Linkage is still finding its new price after a change in corporate identity. The company said this month it will switch its Nasdaq ticker from LGCB to UZX starting May 18, after finishing a token purchase with UZX DAO Foundation on April 8. Linkage plans to bring in the foundation’s AI technology and digital-asset ecosystem to its cross-border e-commerce business.
Linkage is taking a different route than big e-commerce names like Alibaba, JD.com and PDD, which get investor attention for things like consumer demand, merchant fees and margins. UZX is being traded on a more limited question: can a Tokyo cross-border e-commerce company get real revenue out of a shift to crypto and AI, without new dilution or more execution risk?
Linkage, a holding company, says it offers cross-border e-commerce and integrated services. The firm is based in Tokyo and showed 46 employees on its Robinhood profile.

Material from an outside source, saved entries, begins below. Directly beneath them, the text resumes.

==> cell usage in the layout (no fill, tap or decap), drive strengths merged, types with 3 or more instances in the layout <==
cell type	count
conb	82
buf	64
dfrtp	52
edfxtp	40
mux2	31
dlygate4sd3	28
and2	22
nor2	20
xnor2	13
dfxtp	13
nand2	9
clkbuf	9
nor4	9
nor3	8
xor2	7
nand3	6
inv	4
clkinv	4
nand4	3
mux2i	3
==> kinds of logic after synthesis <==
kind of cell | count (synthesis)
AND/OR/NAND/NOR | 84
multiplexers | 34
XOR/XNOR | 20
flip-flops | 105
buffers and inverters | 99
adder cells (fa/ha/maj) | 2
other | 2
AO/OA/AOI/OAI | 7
`src/rtl/rs_pkg.sv`:
```
`default_nettype none

package rs_pkg;

	parameter int DATA_W = 32;
	parameter int TAG_W  = 4;

	typedef logic [DATA_W-1:0] data_t;
	typedef logic [TAG_W-1:0]  tag_t;

	// Zero tag marks an operand whose value is already held
	parameter tag_t TAG_NONE = '0;

	typedef enum logic [1:0] {
		OP_ADD   = 2'd0,
		OP_SUB   = 2'd1,
		OP_MUL   = 2'd2,
		OP_MULHU = 2'd3
	} op_t;

	typedef enum logic {
		ADD_PLUS  = 1'b0,
		ADD_MINUS = 1'b1
	} add_op_t;

	typedef enum logic {
		MUL_LO = 1'b0, // Low 32 bits of product
		MUL_HI = 1'b1  // High 32 bits, unsigned
	} mul_op_t;

	function automatic logic is_mul_op(op_t op);
		return (op == OP_MUL) || (op == OP_MULHU);
	endfunction

	// Station tag from class base and entry index
	function automatic tag_t make_tag(int base, int idx);
		return tag_t'(base + idx);
	endfunction

endpackage

`default_nettype wire

```
`src/rtl/rs_station_bank.sv`:
```
`timescale 1ns/1ps
`default_nettype none

module rs_station_bank import rs_pkg::*; #(
	parameter int  N_ENTRY   = 3,
	parameter int  BASE_TAG  = 1,
	parameter type payload_t = add_op_t
) (
	input  wire                clk,
	input  wire                rst_n,
	input  wire [N_ENTRY-1:0]  alloc,
	input  wire payload_t      alloc_payload,
	input  wire data_t         alloc_vj,
	input  wire data_t         alloc_vk,
	input  wire tag_t          alloc_qj,
	input  wire tag_t          alloc_qk,
	input  wire [N_ENTRY-1:0]  grant,
	input  wire                cdb_valid,
	input  wire tag_t          cdb_tag,
	input  wire data_t         cdb_value,
	output logic [N_ENTRY-1:0] free,
	output logic [N_ENTRY-1:0] ready,
	output payload_t           entry_payload [N_ENTRY],
	output data_t              entry_vj [N_ENTRY],
	output data_t              entry_vk [N_ENTRY]
);

	logic [N_ENTRY-1:0] busy;  // Waiting or executing
	logic [N_ENTRY-1:0] exec;  // Sent to the unit, result pending
	tag_t               qj [N_ENTRY];
	tag_t               qk [N_ENTRY];
	logic [N_ENTRY-1:0] done;
	logic [N_ENTRY-1:0] hit_j;
	logic [N_ENTRY-1:0] hit_k;

	always_comb begin
		for (int i = 0; i < N_ENTRY; i++) begin
			done[i]  = exec[i] && cdb_valid && (cdb_tag == make_tag(BASE_TAG, i));
			hit_j[i] = busy[i] && !exec[i] && cdb_valid &&
				(qj[i] != TAG_NONE) && (qj[i] == cdb_tag);
			hit_k[i] = busy[i] && !exec[i] && cdb_valid &&
				(qk[i] != TAG_NONE) && (qk[i] == cdb_tag);
			ready[i] = busy[i] && !exec[i] && (qj[i] == TAG_NONE) && (qk[i] == TAG_NONE);
		end
	end

	assign free = ~busy;

	always_ff @(posedge clk or negedge rst_n) begin
		if (!rst_n) begin
			busy <= '0;
			exec <= '0;
			for (int i = 0; i < N_ENTRY; i++) begin
				qj[i] <= TAG_NONE;
				qk[i] <= TAG_NONE;
			end
		end else begin
			for (int i = 0; i < N_ENTRY; i++) begin
				if (alloc[i]) begin
					busy[i] <= 1'b1;
					exec[i] <= 1'b0;
					qj[i]   <= alloc_qj;
					qk[i]   <= alloc_qk;
				end else if (done[i]) begin
					busy[i] <= 1'b0; // Own tag on CDB, station reusable
					exec[i] <= 1'b0;
				end else begin
					if (grant[i]) begin
						exec[i] <= 1'b1;
					end
					if (hit_j[i]) begin
						qj[i] <= TAG_NONE;
					end
					if (hit_k[i]) begin
						qk[i] <= TAG_NONE;
					end
				end
			end
		end
	end

	// Operand values and payload
	always_ff @(posedge clk) begin
		for (int i = 0; i < N_ENTRY; i++) begin
			if (alloc[i]) begin
				entry_payload[i] <= alloc_payload;
				entry_vj[i]      <= alloc_vj;
				entry_vk[i]      <= alloc_vk;
			end else begin
				if (hit_j[i]) begin
					entry_vj[i] <= cdb_value;
				end
				if (hit_k[i]) begin
					entry_vk[i] <= cdb_value;
				end
			end
		end
	end

	a_alloc_free: assert property (@(posedge clk) disable iff (!rst_n)
		(alloc & ~free) == '0);

	a_grant_ready: assert property (@(posedge clk) disable iff (!rst_n)
		(grant & ~ready) == '0);

endmodule

`default_nettype wire

```
### src/rtl/rs_pkg.sv
`default_nettype none

package rs_pkg;

	parameter int DATA_W = 32;
	parameter int TAG_W  = 4;

	typedef logic [DATA_W-1:0] data_t;
	typedef logic [TAG_W-1:0]  tag_t;

	// Zero tag marks an operand whose value is already held
	parameter tag_t TAG_NONE = '0;

	typedef enum logic [1:0] {
		OP_ADD   = 2'd0,
		OP_SUB   = 2'd1,
		OP_MUL   = 2'd2,
		OP_MULHU = 2'd3
	} op_t;

	typedef enum logic {
		ADD_PLUS  = 1'b0,
		ADD_MINUS = 1'b1
	} add_op_t;

	typedef enum logic {
		MUL_LO = 1'b0, // Low 32 bits of product
		MUL_HI = 1'b1  // High 32 bits, unsigned
	} mul_op_t;

	function automatic logic is_mul_op(op_t op);
		return (op == OP_MUL) || (op == OP_MULHU);
	endfunction

	// Station tag from class base and entry index
	function automatic tag_t make_tag(int base, int idx);
		return tag_t'(base + idx);
	endfunction

endpackage

`default_nettype wire

### src/rtl/rs_dispatch.sv
`timescale 1ns/1ps
`default_nettype none

module rs_dispatch import rs_pkg::*; #(
	parameter int  N_ENTRY   = 3,
	parameter int  BASE_TAG  = 1,
	parameter type payload_t = add_op_t
) (
	input  wire                clk,
	input  wire                rst_n,
	input  wire [N_ENTRY-1:0]  ready,
	input  wire payload_t      entry_payload [N_ENTRY],
	input  wire data_t         entry_vj [N_ENTRY],
	input  wire data_t         entry_vk [N_ENTRY],
	input  wire                unit_ready,
	output logic [N_ENTRY-1:0] grant,
	output logic               unit_valid,
	output payload_t           unit_op,
	output data_t              unit_vj,
	output data_t              unit_vk,
	output tag_t               unit_tag
);

	localparam int IDX_W = (N_ENTRY > 1) ? $clog2(N_ENTRY) : 1;

	logic             locked;    // Unit stalled on a presented entry
	logic [IDX_W-1:0] lock_idx;
	logic [IDX_W-1:0] pick_idx;
	logic [IDX_W-1:0] sel_idx;

	always_comb begin
		pick_idx = '0;
		for (int i = N_ENTRY - 1; i >= 0; i--) begin
			if (ready[i]) begin
				pick_idx = IDX_W'(i);
			end
		end
	end

	assign sel_idx    = locked ? lock_idx : pick_idx;
	assign unit_valid = |ready;  // Locked entry stays ready until granted

	assign unit_op  = entry_payload[sel_idx];
	assign unit_vj  = entry_vj[sel_idx];
	assign unit_vk  = entry_vk[sel_idx];
	assign unit_tag = make_tag(BASE_TAG, int'(sel_idx));

	assign grant = (unit_valid && unit_ready) ? (N_ENTRY'(1) << sel_idx) : '0;

	always_ff @(posedge clk or negedge rst_n) begin
		if (!rst_n) begin
			locked   <= 1'b0;
			lock_idx <= '0;
		end else if (unit_valid && !unit_ready) begin
			locked   <= 1'b1;
			lock_idx <= sel_idx;
		end else if (unit_valid && unit_ready) begin
			locked <= 1'b0;
		end
	end

	a_hold_stable: assert property (@(posedge clk) disable iff (!rst_n)
		unit_valid && !unit_ready |=> unit_valid && $stable(unit_tag) &&
			$stable(unit_op) && $stable(unit_vj) && $stable(unit_vk));

endmodule

`default_nettype wire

Nasdaq Composite climbed 0.9% to 26,917.47 on Thursday, with major U.S. indexes setting fresh highs. The broader market held up, but UZX dropped on the session. The move looked driven by company news instead of the broader risk rally.
But the risk is obvious. The plan doesn’t require a set amount of shares to be bought, and according to the filing, the company can change, pause or end the program whenever it wants. If actual buybacks are small, trading stays light, or investors look harder at funding needs and the digital-asset move instead of the buyback news, the rally might not last.
UZX starts Friday with the task of holding close to where it finished late Thursday, after some shaky trading before the bell. Attention will shift to Linkage, as the market waits to see if the company backs up its repurchase authorization with filings and whether the UZX plan brings operating gains beyond a bump in trading volume.